Bearman does not know friendship networks specifically but does know place at birth or during various years of childhood. He finds, controlling for environmental factors and risk factors (like age of mother at birth, gender, education of mother, etc.) that people who lived within 250 meters (basically the length of a cul-de-sac) of someone with an autism diagnosis who shared a social institution (mall, park or preschool) were 38% more likely to be diagnosed as autistic in the following year whereas those who were the same distance apart from someone diagnosed with autism who shared a non-social institution (cemetary, radiation specialist, dentist, etc.) were not any more likely to be diagnosed with autism.
The only persistent cluster in California for higher incidence of autism from 2000-2005 by place of birth (controlling for all known factors) was one in north Hollywood Hills, near Northridge. Bearman suspects it was an environmental risk that people were exposed to (a nuclear meltdown that occurred there in 1964) that increased number of autism diagnoses slightly, followed by a four-decade-long cascade caused by social processes: parents who lived close to someone diagnosed with autism were sensitized to these factors and were more likely to diagnose their own child as autistic and work with doctors to verify this diagnosis. The biggest increases were at opposite ends of the spectrum: both among high-functioning individuals and similarly among low-functioning individuals (who pushed doctors for an autism-mental retardation classification, which offered greater access to services and resources, than a sole mental retardation classification). The diagnosis of autism was generally done between the ages of 3 and 5 and done only on the basis of self-presentation and parental explanation. These social networks helped parents find physicians and navigate the California bureaucratic process. He doesn’t think that it was the influence of doctors since closer distance from a doctor that had diagnosed children as autistic did not predict these children being more likely to be diagnosed as autistic themselves. (And density of pediatricians did not have an effect.)
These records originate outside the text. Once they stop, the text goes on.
### src/design/srcs_pkg.sv
// Shared types and constants for the stick range calibration sequencer.
`default_nettype none
package srcs_pkg;

  localparam int SampleWidth    = 16;
  localparam int NumAxes        = 4;
  localparam int ThreshWidth    = 15;
  localparam int CountWidth     = 16;
  localparam int CfgIndexWidth  = 8;
  localparam int CfgDataWidth   = 16;
  localparam int InDataWidth    = NumAxes * SampleWidth;
  localparam int OutDataWidth   = 2 * NumAxes * SampleWidth;
  localparam int LimitWidth     = SampleWidth + 2;

  localparam int AxThrottle = 0;
  localparam int AxYaw      = 1;
  localparam int AxPitch    = 2;
  localparam int AxRoll     = 3;

  typedef enum logic [2:0] {
    PH_WAIT_LEFT  = 3'd0,
    PH_REC_LEFT   = 3'd1,
    PH_WAIT_RIGHT = 3'd2,
    PH_REC_RIGHT  = 3'd3,
    PH_DONE       = 3'd4
  } phase_e;

  typedef enum logic [CfgIndexWidth-1:0] {
    CFG_START_THRESHOLD = 8'd0,
    CFG_RAW_RANGE_LOW   = 8'd1,
    CFG_RAW_RANGE_HIGH  = 8'd2,
    CFG_RECORD_SAMPLES  = 8'd3
  } cfg_reg_e;

  localparam logic [ThreshWidth-1:0] StartThresholdRst = 15'd500;
  localparam logic [SampleWidth-1:0] RawRangeLowRst    = 16'd5600;
  localparam logic [SampleWidth-1:0] RawRangeHighRst   = 16'd21000;
  localparam logic [CountWidth-1:0]  RecordSamplesRst  = 16'd300;

  localparam logic [SampleWidth-1:0] SampleMax = {1'b0, {(SampleWidth-1){1'b1}}};
  localparam logic [SampleWidth-1:0] SampleMin = {1'b1, {(SampleWidth-1){1'b0}}};

  typedef logic [NumAxes-1:0][SampleWidth-1:0] axes_t;

  typedef struct packed {
    logic [ThreshWidth-1:0] start_threshold;
    logic [SampleWidth-1:0] raw_range_low;
    logic [SampleWidth-1:0] raw_range_high;
    logic [CountWidth-1:0]  record_samples;
  } cfg_t;

  typedef struct packed {
    phase_e phase;
    logic   finished;
    axes_t  lowest;
    axes_t  highest;
  } res_t;

endpackage
`default_nettype wire

### src/design/srcs_cfg_regs.sv
// Configuration register file for the calibration sequencer.
`default_nettype none
module srcs_cfg_regs (
  input  wire                               clk_i,
  input  wire                               rst_ni,
  input  wire                               cfg_valid_i,
  output logic                              cfg_ready_o,
  input  wire [srcs_pkg::CfgIndexWidth-1:0] cfg_index_i,
  input  wire [srcs_pkg::CfgDataWidth-1:0]  cfg_data_i,
  output srcs_pkg::cfg_t                    cfg_o
);
  import srcs_pkg::*;

  cfg_t cfg_q;
  cfg_t cfg_d;

  assign cfg_ready_o = 1'b1;
  assign cfg_o       = cfg_q;

  always_comb begin
    cfg_d = cfg_q;
    if (cfg_valid_i) begin
      unique case (cfg_index_i)
        CFG_START_THRESHOLD: cfg_d.start_threshold = cfg_data_i[ThreshWidth-1:0];
        CFG_RAW_RANGE_LOW:   cfg_d.raw_range_low   = cfg_data_i[SampleWidth-1:0];
        CFG_RAW_RANGE_HIGH:  cfg_d.raw_range_high  = cfg_data_i[SampleWidth-1:0];
        CFG_RECORD_SAMPLES:  cfg_d.record_samples  = cfg_data_i[CountWidth-1:0];
        default: ;
      endcase
    end
  end

  always_ff @(posedge clk_i or negedge rst_ni) begin
    if (!rst_ni) begin
      cfg_q.start_threshold <= StartThresholdRst;
      cfg_q.raw_range_low   <= RawRangeLowRst;
      cfg_q.raw_range_high  <= RawRangeHighRst;
      cfg_q.record_samples  <= RecordSamplesRst;
    end else begin
      cfg_q <= cfg_d;
    end
  end

endmodule
`default_nettype wire

### src/design/srcs_core.sv
// Phase sequencer, record window counter and axis extreme tracking.
`default_nettype none
module srcs_core (
  input  wire                  clk_i,
  input  wire                  rst_ni,
  input  wire                  accept_i,
  input  wire                  restart_i,
  input  wire srcs_pkg::axes_t axes_i,
  input  wire srcs_pkg::cfg_t  cfg_i,
  output srcs_pkg::res_t       res_o
);
  import srcs_pkg::*;

  phase_e                phase_q, phase_d;
  logic [CountWidth-1:0] count_q, count_d;
  axes_t                 low_q, low_d;
  axes_t                 high_q, high_d;

  logic [CountWidth-1:0] count_inc;
  logic [CountWidth-1:0] target;
  logic                  win_done;
  logic signed [LimitWidth-1:0] lo_lim;
  logic signed [LimitWidth-1:0] hi_lim;
  logic signed [LimitWidth-1:0] arm_x;
  logic                  armed;
  logic [NumAxes-1:0]    trk_en;
  logic                  fin;

  assign count_inc = count_q + CountWidth'(1);
  assign target    = (cfg_i.record_samples == '0) ? CountWidth'(1) : cfg_i.record_samples;
  assign win_done  = (count_inc >= target);

  assign lo_lim = $signed({{2{cfg_i.raw_range_low[SampleWidth-1]}}, cfg_i.raw_range_low})
                + $signed({{(LimitWidth-ThreshWidth){1'b0}}, cfg_i.start_threshold});
  assign hi_lim = $signed({{2{cfg_i.raw_range_high[SampleWidth-1]}}, cfg_i.raw_range_high})
                - $signed({{(LimitWidth-ThreshWidth){1'b0}}, cfg_i.start_threshold});

  always_comb begin
    if (phase_q == PH_WAIT_RIGHT) begin
      arm_x = $signed({{2{axes_i[AxPitch][SampleWidth-1]}}, axes_i[AxPitch]});
    end else begin
      arm_x = $signed({{2{axes_i[AxThrottle][SampleWidth-1]}}, axes_i[AxThrottle]});
    end
  end

  assign armed = (arm_x < lo_lim) || (arm_x > hi_lim);

  always_comb begin
    phase_d = phase_q;
    count_d = count_q;
    fin     = 1'b0;
    trk_en  = '0;
    if (restart_i) begin
      phase_d = PH_WAIT_LEFT;
      count_d = '0;
    end else begin
      unique case (phase_q)
        PH_WAIT_LEFT: begin
          if (armed) begin
            phase_d = PH_REC_LEFT;
            count_d = '0;
          end
        end
        PH_REC_LEFT: begin
          trk_en[AxThrottle] = 1'b1;
          trk_en[AxYaw]      = 1'b1;
          if (win_done) begin
            phase_d = PH_WAIT_RIGHT;
            count_d = '0;
          end else begin
            count_d = count_inc;
          end
        end
        PH_WAIT_RIGHT: begin
          if (armed) begin
            phase_d = PH_REC_RIGHT;
            count_d = '0;
          end
        end
        PH_REC_RIGHT: begin
          trk_en[AxPitch] = 1'b1;
          trk_en[AxRoll]  = 1'b1;
          if (win_done) begin
            phase_d = PH_DONE;
            count_d = '0;
            fin     = 1'b1;
          end else begin
            count_d = count_inc;
          end
        end
        default: phase_d = PH_DONE;
      endcase
    end
  end

  always_comb begin
    low_d  = low_q;
    high_d = high_q;
    for (int i = 0; i < NumAxes; i++) begin
      if (restart_i) begin
        low_d[i]  = SampleMax;
        high_d[i] = SampleMin;
      end else if (trk_en[i]) begin
        if ($signed(axes_i[i]) < $signed(low_q[i]))  low_d[i]  = axes_i[i];
        if ($signed(axes_i[i]) > $signed(high_q[i])) high_d[i] = axes_i[i];
      end
    end
  end

  assign res_o.phase    = phase_d;
  assign res_o.finished = fin;
  assign res_o.lowest   = low_d;
  assign res_o.highest  = high_d;

  always_ff @(posedge clk_i or negedge rst_ni) begin
    if (!rst_ni) begin
      phase_q <= PH_WAIT_LEFT;
      count_q <= '0;
      for (int i = 0; i < NumAxes; i++) begin
        low_q[i]  <= SampleMax;
        high_q[i] <= SampleMin;
      end
    end else if (accept_i) begin
      phase_q <= phase_d;
      count_q <= count_d;
      low_q   <= low_d;
      high_q  <= high_d;
    end
  end

endmodule
`default_nettype wire

### src/design/srcs_out_reg.sv
// Result register that decouples the sample side from the result side.
`default_nettype none
module srcs_out_reg (
  input  wire                  clk_i,
  input  wire                  rst_ni,
  input  wire                  load_i,
  input  wire srcs_pkg::res_t  res_i,
  output logic                 can_load_o,
  output logic                 valid_o,
  input  wire                  ready_i,
  output srcs_pkg::res_t       res_o
);
  import srcs_pkg::*;

  logic valid_q, valid_d;
  res_t res_q;

  assign can_load_o = !valid_q || ready_i;
  assign valid_d    = load_i || (valid_q && !ready_i);
  assign valid_o    = valid_q;
  assign res_o      = res_q;

  always_ff @(posedge clk_i or negedge rst_ni) begin
    if (!rst_ni) begin
      valid_q <= 1'b0;
    end else begin
      valid_q <= valid_d;
    end
  end

  always_ff @(posedge clk_i) begin
    if (load_i) begin
      res_q <= res_i;
    end
  end

endmodule
`default_nettype wire

### src/design/stick_range_calibration_sequencer_top.sv
// Top level of the stick range calibration sequencer.
// Takes one four-axis stick sample per transfer and returns one result per
// sample: the calibration phase, a finished flag and the recorded extremes of
// all four axes. A sample is processed by compare logic between the sequencer
// state and the result register, so one sample per clock is sustained while
// results are taken; the result register takes a new result in the same
// cycle the previous one is taken downstream, and input stalls only while a
// result waits with m_axis_tready low. Registers are written through the
// configuration channel, which is always ready.
`default_nettype none
module stick_range_calibration_sequencer_top (
  input  wire                                clk_i,
  input  wire                                rst_ni,
  input  wire                                s_axis_tvalid,
  output logic                               s_axis_tready,
  // throttle_raw, yaw_raw, pitch_raw, roll_raw
  input  wire [srcs_pkg::InDataWidth-1:0]    s_axis_tdata,
  // restart
  input  wire                                s_axis_tuser,
  output logic                               m_axis_tvalid,
  input  wire                                m_axis_tready,
  // throttle_lowest, throttle_highest, yaw_lowest, yaw_highest,
  // pitch_lowest, pitch_highest, roll_lowest, roll_highest
  output logic [srcs_pkg::OutDataWidth-1:0]  m_axis_tdata,
  // phase
  output logic [2:0]                         m_axis_tuser,
  // finished
  output logic                               m_axis_tlast,
  input  wire                                cfg_valid,
  output logic                               cfg_ready,
  input  wire [srcs_pkg::CfgIndexWidth-1:0]  cfg_index,
  input  wire [srcs_pkg::CfgDataWidth-1:0]   cfg_data
);
  import srcs_pkg::*;

  cfg_t  cfg;
  axes_t axes;
  res_t  core_res;
  res_t  out_res;
  logic  can_load;
  logic  accept;

  assign s_axis_tready = can_load;
  assign accept        = s_axis_tvalid && can_load;

  for (genvar i = 0; i < NumAxes; i++) begin : g_axes
    assign axes[i] = s_axis_tdata[i*SampleWidth +: SampleWidth];
    assign m_axis_tdata[2*i*SampleWidth +: SampleWidth]     = out_res.lowest[i];
    assign m_axis_tdata[(2*i+1)*SampleWidth +: SampleWidth] = out_res.highest[i];
  end

  assign m_axis_tuser = out_res.phase;
  assign m_axis_tlast = out_res.finished;

  srcs_cfg_regs u_cfg (
    .clk_i       (clk_i),
    .rst_ni      (rst_ni),
    .cfg_valid_i (cfg_valid),
    .cfg_ready_o (cfg_ready),
    .cfg_index_i (cfg_index),
    .cfg_data_i  (cfg_data),
    .cfg_o       (cfg)
  );

  srcs_core u_core (
    .clk_i     (clk_i),
    .rst_ni    (rst_ni),
    .accept_i  (accept),
    .restart_i (s_axis_tuser),
    .axes_i    (axes),
    .cfg_i     (cfg),
    .res_o     (core_res)
  );

  srcs_out_reg u_out (
    .clk_i      (clk_i),
    .rst_ni     (rst_ni),
    .load_i     (accept),
    .res_i      (core_res),
    .can_load_o (can_load),
    .valid_o    (m_axis_tvalid),
    .ready_i    (m_axis_tready),
    .res_o      (out_res)
  );

endmodule
`default_nettype wire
Bearman ducked a question of whether this outcome was a desirable one. For the low-functioning autistic children, they would have gotten special ed services regardless of whether they were classified solely as mentally retarded or as autistic-MR, but for the high-functioning children classified as having autism, they would have gotten more in the way of special ed services, presumably at the expense of all other children (as special ed costs absorbed a higher percentage of the budget). Bearman focused on the benefit to parents of children who got a high-functioning autistic diagnosis and didn’t address whether this concentrated school resources on a small number of high functioning “autistic” children at the possible expense of other same age children who were not diagnosed with special education needs. He said that children diagnosed at age 3 with autism do not seem to show any higher final performance outcomes than children diagnosed with autism at age 6; the latter group catches up in outcomes to the earlier-diagnosed autistic children by age 9. He does not believe there is any kind of objective standard of which of these higher-functioning kids is truly autistic or not.
One person asked whether the Internet would obviate the effect of this physical proximity. Bearman thinks it will not and that we use the Internet for decisions like choosing a restaurant or finding the cheapest place to buy something but not for picking a doctor or navigating bureaucracy. That geographic proximity continues to play a role in 2000 or 2004 is testament to the staying power of localized real interactions in the age of the Internet.
Bearman notes that there is no relationship between vaccine use as children and autism, but notes that the spread of Autism Advocacy Organizations (which spread as the number of individuals in a zipcode who are diagnosed with autism) is associated with a higher refusal of vaccines. Thus he expects that in the future we will see a relationship between these advocacy organizations and the downstream increase in mumps, rubella, measles, etc. as more children opt out of these vaccines.
Bearman noted that in recent years, the rates of increase in California among higher-SES households has slowed, presumably he remarked because such families now see other diagnoses that offer a better array of services for their special need children, and because as the SES-gradient has declined, an autism diagnosis conveys less status.
To read some of this work, see for example “Social Influence and the Autism Epidemic“, American Journal of Sociology, 115(5): 1387-14343 (2010).